Open Source isn't even within 50% of what the SOTA models are. Benchmarks are toys, real world use is vastly different, and that's where they seriously lag.
Why should anyone waste time on poorer results? I'd rather pay my $200/mo because my time matters. I'm not a poor college student anymore, and I need more return on my time.
I'm not shitting on open weights here - I want open source to win. I just don't see how that's possible.
It's like Photoshop vs. Gimp. Not only is the Gimp UX awful, but it didn't even offer (maybe still doesn't?) full bit depth support. For a hacker with free time, that's fine. But if my primary job function is to transform graphics in exchange for money, I'm paying for the better tool. Gimp is entirely a no-go in a professional setting.
Or it's like Google Docs / Microsoft Office vs. LibreOffice. LibreOffice is still pretty trash compared to the big tools. It's not just that Google and Microsoft have more money, but their products are involved in larger scale feedback loops that refine the product much more quickly.
But with weights it's even worse than bad UX. These open weights models just aren't as smart. They're not getting RLHF'd on real world data. The developers of these open weights models can game benchmarks, but the actual intelligence for real world problems is lacking. And that's unfortunately the part that actually matters.
Again, to be clear: I hate this. I want open. I just don't see how it will ever be able to catch up to full-featured products.
I think that there will come a point when open source models are "good enough" for many tasks (they probably already are for some tasks; or at least, some small number of people seem happy with them), but, as you suggest, it will likely always (for the forseeable future at least) be the case that closed SOTA models are significantly ahead of open models, and any task which can still benefit from a smarter model (which will probably always remain some large subset of tasks) will be better done on a closed model.
The trick is going to be recognizing tasks which have some ceiling on what they need and which will therefore eventually be doable by open models, and those which can always be done better if you add a bit more intelligence.
> Benchmarks are toys, real world use is vastly different...Why should anyone waste time on poorer results? I'd rather pay my $200/mo because my time matters.

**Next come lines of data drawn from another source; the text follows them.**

`src/source/core_pkg.sv`:
```
package core_pkg;

  typedef logic [31:0] instr_t;
  typedef logic [31:0] word_t;
  typedef logic [3:0]  reg_addr_t;
  typedef logic [7:0]  pc_t;

  typedef enum logic [3:0] {T_NOP = 4'd0, T_ALU, T_MOV, T_LOAD, T_STORE} instr_type_t;

  typedef enum logic [2:0] {ADD = 3'd0, SUB, AND, OR, XOR} alu_op_t;

  typedef enum logic [1:0] {FWD_NONE = 2'd0, FWD_MEM = 2'd1, FWD_EXE = 2'd2} fwd_sel_t;

  typedef struct packed {
    instr_t ir;
    word_t  a;   // rb, or ra for a STORE.
    word_t  b;   // rc for ALU, rb otherwise.
    word_t  imm;
  } id_exe_t;

  typedef struct packed {
    logic      valid;
    logic      reg_write;
    reg_addr_t dest;
    word_t     data;
  } exe_mem_t;

  function automatic instr_type_t ir_type(instr_t ir);
    return instr_type_t'(ir[31:28]);
  endfunction

  function automatic logic [3:0] ir_op(instr_t ir);
    return ir[27:24];
  endfunction

  function automatic reg_addr_t ir_ra(instr_t ir);
    return ir[23:20];
  endfunction

  function automatic reg_addr_t ir_rb(instr_t ir);
    return ir[19:16];
  endfunction

  function automatic reg_addr_t ir_rc(instr_t ir);
    return ir[15:12];
  endfunction

  function automatic word_t ir_alu_imm(instr_t ir);
    return {{20{ir[11]}}, ir[11:0]};
  endfunction

  // Load/store offset, bit 0 is the size bit.
  function automatic word_t ir_ls_off(instr_t ir);
    return {{21{ir[11]}}, ir[11:1]};
  endfunction

  function automatic logic ir_size(instr_t ir);
    return ir[0];
  endfunction

endpackage

```
`src/source/fetch_stage.sv`:
```
module fetch_stage import core_pkg::*; (
  input  logic   clk_i,
  input  logic   rst_n,
  input  logic   stall,
  input  instr_t fetch_data,
  output pc_t    fetch_addr,
  output instr_t if_ir
);

  pc_t pc;

  assign fetch_addr = pc;

  // The instruction behind a load stays in if_ir until the load clears.
  always_ff @(posedge clk_i or negedge rst_n)
  begin
    if (!rst_n)
    begin
      pc    <= '0;
      if_ir <= '0;
    end
    else if (!stall)
    begin
      pc    <= pc + 8'd1;
      if_ir <= fetch_data;
    end
  end

  // A load-use stall lasts one cycle and holds the PC.
  pc_hold_a: assert property (
    @(posedge clk_i) disable iff (!rst_n)
    stall |=> $stable(pc) && !stall
  );

endmodule

```
`src/source/hazard_unit.sv`:
```
module hazard_unit import core_pkg::*; (
  input  instr_t   if_ir,
  input  instr_t   id_ir,
  input  exe_mem_t exe_fwd,
  input  exe_mem_t mem_rec,
  output logic     stall,
  output fwd_sel_t sel_a,
  output fwd_sel_t sel_b
);

  instr_type_t id_type;
  logic [3:0]  id_op;
  reg_addr_t   id_ra;
  reg_addr_t   id_rb;
  reg_addr_t   id_rc;
  reg_addr_t   if_rb;
  reg_addr_t   if_rc;
  logic        id_size;
  logic        id_live;

  assign id_type = ir_type(id_ir);
  assign id_op   = ir_op(id_ir);
  assign id_ra   = ir_ra(id_ir);
  assign id_rb   = ir_rb(id_ir);
  assign id_rc   = ir_rc(id_ir);
  assign id_size = ir_size(id_ir);
  assign if_rb   = ir_rb(if_ir);
  assign if_rc   = ir_rc(if_ir);
  assign id_live = (id_ir != '0);

  // Load-use: hold the consumer one cycle so the load data comes from MEM.
  assign stall = (id_type == T_LOAD) && (if_ir != '0) &&
                 (id_ra == if_rb || id_ra == if_rc);

  // Youngest producer wins.
  function automatic fwd_sel_t src_for(reg_addr_t r);
    if (id_live && exe_fwd.reg_write && exe_fwd.dest == r)
      return FWD_EXE;
    if (id_live && mem_rec.reg_write && mem_rec.dest == r)
      return FWD_MEM;
    return FWD_NONE;
  endfunction

  always_comb
  begin
    sel_a = FWD_NONE;
    sel_b = FWD_NONE;
    case (id_type)
      T_ALU:
      begin
        sel_a = src_for(id_rb);
        sel_b = id_op[3] ? FWD_NONE : src_for(id_rc); // Immediate form.
      end
      T_MOV:   sel_a = src_for(id_rb);
      T_STORE:
      begin
        sel_a = src_for(id_ra);
        sel_b = id_size ? FWD_NONE : src_for(id_rb);
      end
      T_LOAD:  sel_b = id_size ? FWD_NONE : src_for(id_rb);
      default: ;
    endcase
  end

endmodule

```
`src/source/decode_stage.sv`:
```
module decode_stage import core_pkg::*; (
  input  logic     clk_i,
  input  logic     rst_n,
  input  instr_t   if_ir,
  input  exe_mem_t exe_fwd,
  input  exe_mem_t mem_rec,
  output logic     stall,
  output id_exe_t  id_exe
);

  instr_t      id_ir;
  instr_type_t id_type;
  reg_addr_t   a_addr;
  reg_addr_t   b_addr;
  fwd_sel_t    sel_a;
  fwd_sel_t    sel_b;
  word_t       opnd_a;
  word_t       opnd_b;
  word_t       imm;
  word_t       rf [16];

  hazard_unit u_hazard (
    .if_ir   (if_ir),
    .id_ir   (id_ir),
    .exe_fwd (exe_fwd),
    .mem_rec (mem_rec),
    .stall   (stall),
    .sel_a   (sel_a),
    .sel_b   (sel_b)
  );

  always_ff @(posedge clk_i or negedge rst_n)
  begin
    if (!rst_n)
    begin
      for (int i = 0; i < 16; i++)
        rf[i] <= '0;
    end
    else if (mem_rec.valid && mem_rec.reg_write)
    begin
      rf[mem_rec.dest] <= mem_rec.data;
    end
  end

  assign id_type = ir_type(id_ir);
  assign a_addr  = (id_type == T_STORE) ? ir_ra(id_ir) : ir_rb(id_ir); // STORE data.
  assign b_addr  = (id_type == T_ALU) ? ir_rc(id_ir) : ir_rb(id_ir);
  assign imm     = (id_type == T_ALU) ? ir_alu_imm(id_ir) : ir_ls_off(id_ir);

  function automatic word_t pick(fwd_sel_t sel, word_t rf_val);
    case (sel)
      FWD_EXE: return exe_fwd.data;
      FWD_MEM: return mem_rec.data;
      default: return rf_val;
    endcase
  endfunction

  assign opnd_a = pick(sel_a, rf[a_addr]);
  assign opnd_b = pick(sel_b, rf[b_addr]);

  always_ff @(posedge clk_i or negedge rst_n)
  begin
    if (!rst_n)
    begin
      id_ir  <= '0;
      id_exe <= '0;
    end
    else
    begin
      id_ir  <= stall ? '0 : if_ir; // Bubble goes in behind the load.
      id_exe <= '{ir: id_ir, a: opnd_a, b: opnd_b, imm: imm};
    end
  end

  // The consumer waits in IF while the bubble passes.
  bubble_after_stall_a: assert property (
    @(posedge clk_i) disable iff (!rst_n)
    stall |=> (id_ir == '0) && $stable(if_ir)
  );

endmodule

```
`src/source/execute_stage.sv`:
```
module execute_stage import core_pkg::*; #(
  parameter int DMEM_WORDS = 16
) (
  input  logic      clk_i,
  input  logic      rst_n,
  input  id_exe_t   id_exe,
  output exe_mem_t  exe_fwd,
  output exe_mem_t  mem_rec,
  output logic      wb_valid,
  output reg_addr_t wb_reg,
  output word_t     wb_data
);

  localparam int AW = $clog2(DMEM_WORDS);

  instr_type_t    ex_type;
  logic [3:0]     ex_op;
  alu_op_t        alu_op;
  word_t          rhs;
  word_t          alu_out;
  word_t          mem_addr;
  logic [AW-1:0]  dmem_idx;
  word_t          result;
  logic           is_store;
  word_t          dmem [DMEM_WORDS];

  assign ex_type  = ir_type(id_exe.ir);
  assign ex_op    = ir_op(id_exe.ir);
  assign alu_op   = alu_op_t'(ex_op[2:0]);
  assign rhs      = ex_op[3] ? id_exe.imm : id_exe.b;
  assign is_store = (ex_type == T_STORE);

  // Absolute when the size bit is set.
  assign mem_addr = ir_size(id_exe.ir) ? id_exe.imm : id_exe.b + id_exe.imm;
  assign dmem_idx = mem_addr[AW-1:0]; // Wraps modulo DMEM_WORDS.

  always_comb
  begin
    case (alu_op)
      ADD:     alu_out = id_exe.a + rhs;
      SUB:     alu_out = id_exe.a - rhs;
      AND:     alu_out = id_exe.a & rhs;
      OR:      alu_out = id_exe.a | rhs;
      XOR:     alu_out = id_exe.a ^ rhs;
      default: alu_out = '0;
    endcase
  end

  always_comb
  begin
    case (ex_type)
      T_ALU:   result = alu_out;
      T_MOV:   result = id_exe.a;
      T_LOAD:  result = dmem[dmem_idx];
      default: result = '0;
    endcase
  end

  assign exe_fwd = '{valid:     (id_exe.ir != '0),
                     reg_write: (ex_type inside {T_ALU, T_MOV, T_LOAD}),
                     dest:      ir_ra(id_exe.ir),
                     data:      result};

  always_ff @(posedge clk_i or negedge rst_n)
  begin
    if (!rst_n)
    begin
      for (int i = 0; i < DMEM_WORDS; i++)
        dmem[i] <= '0;
    end
    else if (is_store)
    begin
      dmem[dmem_idx] <= id_exe.a;
    end
  end

  always_ff @(posedge clk_i or negedge rst_n)
  begin
    if (!rst_n)
      mem_rec <= '0;
    else
      mem_rec <= exe_fwd;
  end

  assign wb_valid = mem_rec.valid && mem_rec.reg_write;
  assign wb_reg   = mem_rec.dest;
  assign wb_data  = mem_rec.data;

  // A load in EXE is never directly followed by a reader of its ra through rb or rc.
  load_use_gap_a: assert property (
    @(posedge clk_i) disable iff (!rst_n)
    (ex_type == T_LOAD) |=> (id_exe.ir == '0) ||
      (ir_rb(id_exe.ir) != $past(exe_fwd.dest) && ir_rc(id_exe.ir) != $past(exe_fwd.dest))
  );

endmodule

```
`src/source/pipeline_core.sv`:
```
module pipeline_core import core_pkg::*; #(
  parameter int DMEM_WORDS = 16
) (
  input  logic      clk_i,
  input  logic      rst_n,
  output pc_t       fetch_addr,
  input  instr_t    fetch_data,
  output logic      wb_valid,
  output reg_addr_t wb_reg,
  output word_t     wb_data
);

  logic     stall;
  instr_t   if_ir;
  id_exe_t  id_exe;
  exe_mem_t exe_fwd;
  exe_mem_t mem_rec;

  fetch_stage u_fetch (
    .clk_i      (clk_i),
    .rst_n      (rst_n),
    .stall      (stall),
    .fetch_data (fetch_data),
    .fetch_addr (fetch_addr),
    .if_ir      (if_ir)
  );

  decode_stage u_decode (
    .clk_i   (clk_i),
    .rst_n   (rst_n),
    .if_ir   (if_ir),
    .exe_fwd (exe_fwd),
    .mem_rec (mem_rec),
    .stall   (stall),
    .id_exe  (id_exe)
  );

  execute_stage #(
    .DMEM_WORDS (DMEM_WORDS)
  ) u_execute (
    .clk_i    (clk_i),
    .rst_n    (rst_n),
    .id_exe   (id_exe),
    .exe_fwd  (exe_fwd),
    .mem_rec  (mem_rec),
    .wb_valid (wb_valid),
    .wb_reg   (wb_reg),
    .wb_data  (wb_data)
  );

endmodule

```
`config.mk`:
```
export PLATFORM = sky130hd
export DESIGN_NAME = pipeline_core
export DESIGN_NICKNAME = d
export VERILOG_FILES = /design/src/source/core_pkg.sv /design/src/source/fetch_stage.sv /design/src/source/hazard_unit.sv /design/src/source/decode_stage.sv /design/src/source/execute_stage.sv /design/src/source/pipeline_core.sv
export SDC_FILE = /design/constraint.sdc
export NUM_CORES = 2
export LEC_CHECK = 0
export ABC_CLOCK_PERIOD_IN_PS = 10200
export BUFFER_PORTS_ARGS = -buffer_cell sky130_fd_sc_hd__buf_2
export CORE_MARGIN = 1
export CORE_UTILIZATION = 55
export CTS_BUF_LIST = sky130_fd_sc_hd__clkbuf_16
export DETAILED_ROUTE_END_ITERATION = 8
export PLACE_DENSITY = 0.71
export SETUP_SLACK_MARGIN = 0.3
export SYNTH_ARGS = -nofsm -noshare
export SYNTH_HDL_FRONTEND = slang
export SYNTH_SLANG_ARGS = --single-unit
```
`constraint.sdc`:
```
create_clock -name clk_i -period 10.2 [get_ports clk_i]
set_input_delay 0.51 -clock clk_i [delete_from_list [all_inputs] [get_ports clk_i]]
set_output_delay 0.51 -clock clk_i [all_outputs]
set_load 0.03 [all_outputs]
```
==> impl_results.html <==
<table>
<tr><th>Metric</th><th>Value</th></tr>
<tr><th colspan="2">STA</th></tr>
<tr><td>Number of setup violations in the final report</td><td>0</td></tr>
<tr><td>Final clock skew</td><td>0.02773 ns</td></tr>
<tr><td>Worst max-slew margin expressed relative to the limit</td><td>19.71%</td></tr>
<tr><td>Unrepaired setup endpoints after global routing</td><td>false</td></tr>
<tr><td>Ratio of final minimum period to clock period</td><td>61.55%</td></tr>
<tr><td>Maximum frequency from static timing analysis</td><td>0.1593 GHz</td></tr>
<tr><td>Final Max Tran Viols</td><td>0</td></tr>
<tr><td>Final-report hold violation count</td><td>0</td></tr>
<tr><td>TNS Setup</td><td>0 ns</td></tr>
<tr><td>Final critical-path required period</td><td>6.278 ns</td></tr>
<tr><td>Actual slew at the worst max-slew pin</td><td>1.194 ns</td></tr>
<tr><td>Fin Hold WS</td><td>0.4111 ns</td></tr>
<tr><th colspan="2">Clock tree</th></tr>
<tr><td>Max clock buf depth</td><td>3</td></tr>
<tr><td>Clock slew at reported path FFs</td><td>0.07 ns</td></tr>
<tr><td>Root buf cell</td><td>sky130_fd_sc_hd__clkbuf_16</td></tr>
<tr><td>Worst skew pair latency</td><td>0.77 ns</td></tr>
<tr><td>H-tree depth</td><td>4</td></tr>
<tr><td>Num CTS Buffers</td><td>135</td></tr>
<tr><td>Clk sinks</td><td>1241</td></tr>
<tr><td>TritonCTS clock tree</td><td>done</td></tr>
<tr><th colspan="2">Finish</th></tr>
<tr><td>Antenna cells</td><td>0</td></tr>
<tr><td>FF+latch area</td><td>0.03106 mm²</td></tr>
<tr><td>Area growth syn-to-layout</td><td>8.891%</td></tr>
<tr><td>Fill cells</td><td>9513</td></tr>
<tr><td>Registers with the most flip-flops</td><td>u_decode.rf (512), u_execute.dmem (512), u_decode.id_exe (107)</td></tr>
<tr><td>Final net count</td><td>6155</td></tr>
<tr><td>Layout cells sized above 1</td><td>23.11%</td></tr>
<tr><td>Area taken by multi-input logic gates</td><td>0.03175 mm²</td></tr>
<tr><td>Final Util</td><td>60.27%</td></tr>
<tr><th colspan="2">GRT</th></tr>
<tr><td>GRT overflow</td><td>0</td></tr>
<tr><td>Initial antenna violation count</td><td>6</td></tr>
<tr><td>Total GRT Usage</td><td>35.06%</td></tr>
<tr><td>Vias in the first global route</td><td>49572</td></tr>
<tr><td>Largest net degree at the start of global routing</td><td>175</td></tr>
<tr><td>Global-route wire length before repair</td><td>318.1 mm</td></tr>
<tr><th colspan="2">Synth</th></tr>
<tr><td>Proportion of synthesized area in mux cells</td><td>21.09%</td></tr>
<tr><td>Post-synthesis share of cell area spent on xor and xnor gates</td><td>1.100%</td></tr>
<tr><td>Main combinational cell family by area after synthesis</td><td>multiplexers</td></tr>
<tr><td>Share of synthesized flip-flops with an asynchronous set or reset</td><td>100.0%</td></tr>
<tr><td>Area of the mapped netlist</td><td>0.06527 mm²</td></tr>
<tr><td>Simple-gate area share of the yosys netlist</td><td>13.73%</td></tr>
<tr><td>Number of enable flip-flop cells after synthesis</td><td>0</td></tr>
<tr><td>Mean Syn Cell Area</td><td>10.53 µm²</td></tr>
<tr><td>Number of nets produced by synthesis</td><td>6339</td></tr>
<tr><td>Post-synthesis sequential element count</td><td>1241</td></tr>
<tr><td>Mapped Cells</td><td>6198</td></tr>
<tr><td>Fraction of the yosys area taken by sequential cells</td><td>47.58%</td></tr>
<tr><td>Yosys synthesis warning count</td><td>0</td></tr>
<tr><td>Adder-cell share of the synthesized area</td><td>2.074%</td></tr>
<tr><td>Post-synthesis compound-gate area fraction</td><td>10.05%</td></tr>
<tr><td>Top flip-flop cell by instance count after synthesis</td><td>sky130_fd_sc_hd__dfrtp_1</td></tr>
<tr><td>Count of different cell masters after synthesis</td><td>88</td></tr>
<tr><th colspan="2">Critical path</th></tr>
<tr><td>Cell breakdown of the critical path</td><td>buf_4 &gt; clkinv_1 &gt; mux2i_1 &gt; nor4_1 &gt; nand3_1 &gt; nor2_1 &gt; nand2_1 &gt; o31ai_1 &gt; xnor2_1 &gt; ha_1 &gt; inv_1 &gt; o21bai_1 &gt; a21oi_1 &gt; a21oi_1 &gt; a31oi_1 &gt; o21ai_0 &gt; or4_1 &gt; a221o_1</td></tr>
<tr><td>Maximum fanout encountered on the critical timing path</td><td>37</td></tr>
<tr><td>Delay of the slowest cell on the worst path</td><td>0.86 ns</td></tr>
<tr><td>Worst path most repeated cell</td><td>sky130_fd_sc_hd__a21oi_1</td></tr>
<tr><td>Worst path arrival time</td><td>6.92 ns</td></tr>
<tr><td>Number of buffers and inverters on the critical path</td><td>3</td></tr>
<tr><td>Slowest cell on crit path</td><td>sky130_fd_sc_hd__nor4_1</td></tr>
<tr><td>Nature of the critical path endpoint</td><td>register</td></tr>
<tr><td>Nature of the critical path startpoint</td><td>register</td></tr>
<tr><td>Worst r2r path cells</td><td>18</td></tr>
<tr><td>Path type of the worst setup path</td><td>reg -&gt; reg</td></tr>
<tr><td>CP delay by family, top</td><td>simple AND/OR/NAND/NOR gates</td></tr>
<tr><td>Required time at the worst-slack endpoint</td><td>10.84 ns</td></tr>
<tr><td>Critical path depth in cells</td><td>18</td></tr>
<tr><th colspan="2">Detailed routing</th></tr>
<tr><td>Total DRC errors in the routed layout</td><td>0</td></tr>
<tr><td>Iteration-0 DRC count of the detailed router</td><td>6099</td></tr>
<tr><td>Total Wirelength</td><td>210.3 mm</td></tr>
<tr><td>Routed vias/inst</td><td>6.621</td></tr>
<tr><td>Via count</td><td>50642</td></tr>
<tr><td>Average detailed-routed wire length per instance</td><td>27.50 µm</td></tr>
<tr><td>1st-pass router iterations</td><td>6</td></tr>
<tr><td>Final antenna-violating net count</td><td>0</td></tr>
<tr><th colspan="2">Worst hold path</th></tr>
<tr><td>Worst min path class</td><td>in -&gt; async</td></tr>
<tr><th colspan="2">Power and ir drop</th></tr>
<tr><td>Leakage power</td><td>32.06 nW</td></tr>
<tr><td>Total power density per cell area</td><td>183.2 mW/mm²</td></tr>
<tr><td>IR drop worst, VDD</td><td>0.1642 mV</td></tr>
<tr><th colspan="2">Placed design</th></tr>
<tr><td>Gp weighted congestion</td><td>0.9769</td></tr>
<tr><td>Hpwl dp</td><td>129.8 mm</td></tr>
<tr><td>Number of buffer cells added on primary ports</td><td>78</td></tr>
<tr><th colspan="2">Floorplan</th></tr>
<tr><td>Horizontal die dimension</td><td>346.5 µm</td></tr>
<tr><td>Floorplan core area</td><td>0.1179 mm²</td></tr>
<tr><td>Starting density of the core</td><td>55.35%</td></tr>
<tr><td>Top Ports</td><td>79</td></tr>
<tr><td>Die Height</td><td>346.5 µm</td></tr>
<tr><td>Cell Rows</td><td>126</td></tr>
<tr><td>Die area</td><td>0.1201 mm²</td></tr>
<tr><th colspan="2">Outcome</th></tr>
<tr><td>Outcome</td><td>completed</td></tr>
<tr><th colspan="2">Job</th></tr>
<tr><td>Max-cap violation count</td><td>0</td></tr>
</table>
## cell families (layout without fill, tap and decap cells)
logic type	Yosys count	after routing
DFF	1241	1241
AOI/OAI and AO/OA	988	988
xor gates and xnor gates	82	82
and+or+nand+nor	2049	2049
buffers and inverters	649	564
adders and majority gates	107	107
muxes	1082	1082
## cells in the final DEF (no fill, tap or decap), types with 124 or more instances in the layout
| master | Yosys | routed |
|---|---|---|
| sky130_fd_sc_hd__a311oi_1 | 124 | 124 |
| sky130_fd_sc_hd__nand2_1 | 1253 | 1248 |
| sky130_fd_sc_hd__clkbuf_16 | 0 | 142 |
| sky130_fd_sc_hd__nand3_1 | 338 | 333 |
| sky130_fd_sc_hd__a21oi_1 | 151 | 150 |
| sky130_fd_sc_hd__mux2_2 | 817 | 815 |
| sky130_fd_sc_hd__inv_1 | 105 | 138 |
| sky130_fd_sc_hd__mux4_2 | 150 | 150 |
| sky130_fd_sc_hd__o21ai_0 | 335 | 335 |
| sky130_fd_sc_hd__dfrtp_1 | 1241 | 1240 |
## final timing paths
check / from / to / slack [ns]
max: u_decode.id_exe[123] / u_decode.id_exe[90] / 3.92
min: rst_n / u_execute.dmem[72] / 0.41
max reg2reg: u_decode.id_exe[123] / u_decode.id_exe[90] / 3.92
min reg2reg: u_decode.id_ir[5] / u_decode.id_exe[101] / 0.45
max in group asynchronous: rst_n / u_execute.dmem[211] / 7.48
min in group clk_i: u_decode.id_ir[5] / u_decode.id_exe[101] / 0.45
## cell usage after synthesis (13+ instances only)
master | instances | share of area [%]
sky130_fd_sc_hd__a211oi_1 | 57 | 0.66
sky130_fd_sc_hd__a21o_1 | 31 | 0.36
sky130_fd_sc_hd__a21oi_1 | 151 | 1.2
sky130_fd_sc_hd__a221o_1 | 22 | 0.34
sky130_fd_sc_hd__a221oi_1 | 18 | 0.24
sky130_fd_sc_hd__a22oi_1 | 32 | 0.37
sky130_fd_sc_hd__a311oi_1 | 124 | 1.7
sky130_fd_sc_hd__a31oi_1 | 49 | 0.47
sky130_fd_sc_hd__a32o_1 | 18 | 0.28
sky130_fd_sc_hd__and2_1 | 47 | 0.45
sky130_fd_sc_hd__and3_1 | 75 | 0.72
sky130_fd_sc_hd__buf_1 | 42 | 0.24
sky130_fd_sc_hd__buf_2 | 110 | 0.84
sky130_fd_sc_hd__buf_4 | 52 | 0.60
sky130_fd_sc_hd__clkbuf_1 | 326 | 1.9
sky130_fd_sc_hd__dfrtp_1 | 1241 | 48
sky130_fd_sc_hd__ha_1 | 105 | 2.0
sky130_fd_sc_hd__inv_1 | 105 | 0.60
sky130_fd_sc_hd__mux2_2 | 817 | 14
sky130_fd_sc_hd__mux2i_1 | 108 | 1.7
sky130_fd_sc_hd__mux4_2 | 150 | 5.2
sky130_fd_sc_hd__nand2_1 | 1253 | 7.2
sky130_fd_sc_hd__nand3_1 | 338 | 2.6
sky130_fd_sc_hd__nand4_1 | 19 | 0.18
sky130_fd_sc_hd__nor2_1 | 120 | 0.69
sky130_fd_sc_hd__nor2b_1 | 54 | 0.52
sky130_fd_sc_hd__nor3_1 | 49 | 0.38
sky130_fd_sc_hd__nor4_1 | 29 | 0.28
sky130_fd_sc_hd__o211ai_1 | 13 | 0.15
sky130_fd_sc_hd__o21a_1 | 14 | 0.16
sky130_fd_sc_hd__o21ai_0 | 335 | 2.6
sky130_fd_sc_hd__o31ai_1 | 21 | 0.24
sky130_fd_sc_hd__or3_1 | 21 | 0.20
sky130_fd_sc_hd__xnor2_1 | 65 | 0.87
sky130_fd_sc_hd__xor2_1 | 17 | 0.23
## stage by stage
step                cell area, µm²  setup WS (ns)  power (mW)  instances
floorplan                    65270          4.652       7.385       6198
global placement             66470          4.251       8.172       7380
detailed placement           66470          4.171       8.236       7380
CTS                          71070          4.167       13.02       7649
global route                 71070          3.451       13.49       7649
finish                       71070          3.922       13.02       7649
## per-layer routing
metal	routed length (µm)	track usage [%]	vias up
li1	-	-	21695
met1	85060	48.00	25736
met2	96480	54.40	2644
met3	19550	7.149	557
met4	9194	14.83	10
met5	57	0	-
## where the power goes
part | switching, mW | internal [mW]
combinational | 1.45 | 0.941
clock | 2.06 | 2.74
sequential | 0.429 | 5.39
## what timing repair did
| item | in CTS | in global routing |
|---|---|---|
| resized for setup | 0 | 0 |
| endpoints found under the hold margin | 165 | 0 |
| hold buffers | 33 | 0 |
| buffers inserted | 0 | 0 |
## layout make-up
type                       count  share of cell area [%]
timing repair buffer         221                   2.356
clock buffer                 142                   5.000
multi-input combinational   4308                   44.67
tap                         1536                   2.704
inverter                     107                  0.5651
clock inverter                94                   1.012
sequential                  1241                   43.70
Note: power is estimated with default switching activity, not from simulation.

This kind of rhetoric is not helpful. If you want to make a point, then make one, but this adds nothing to the conversation. Maybe open source models don't work for you. They work very well for me.
> Open Source isn't even within 50% of what the SOTA models are.
The gap has been shrinking with each release, and the SOTA has already run into diminishing returns for each extra unit of data+computation it uses.
Do you really want to bet that the gap will not eventually be a hairs breadth?
There's going to be a day when we look back at $200/mo price tags and say "wow that was cheap".
The breakeven at this price is 6 minutes of productivity per work day for an engineer making $200k.
> Open Source isn't even within 50% of what the SOTA models are.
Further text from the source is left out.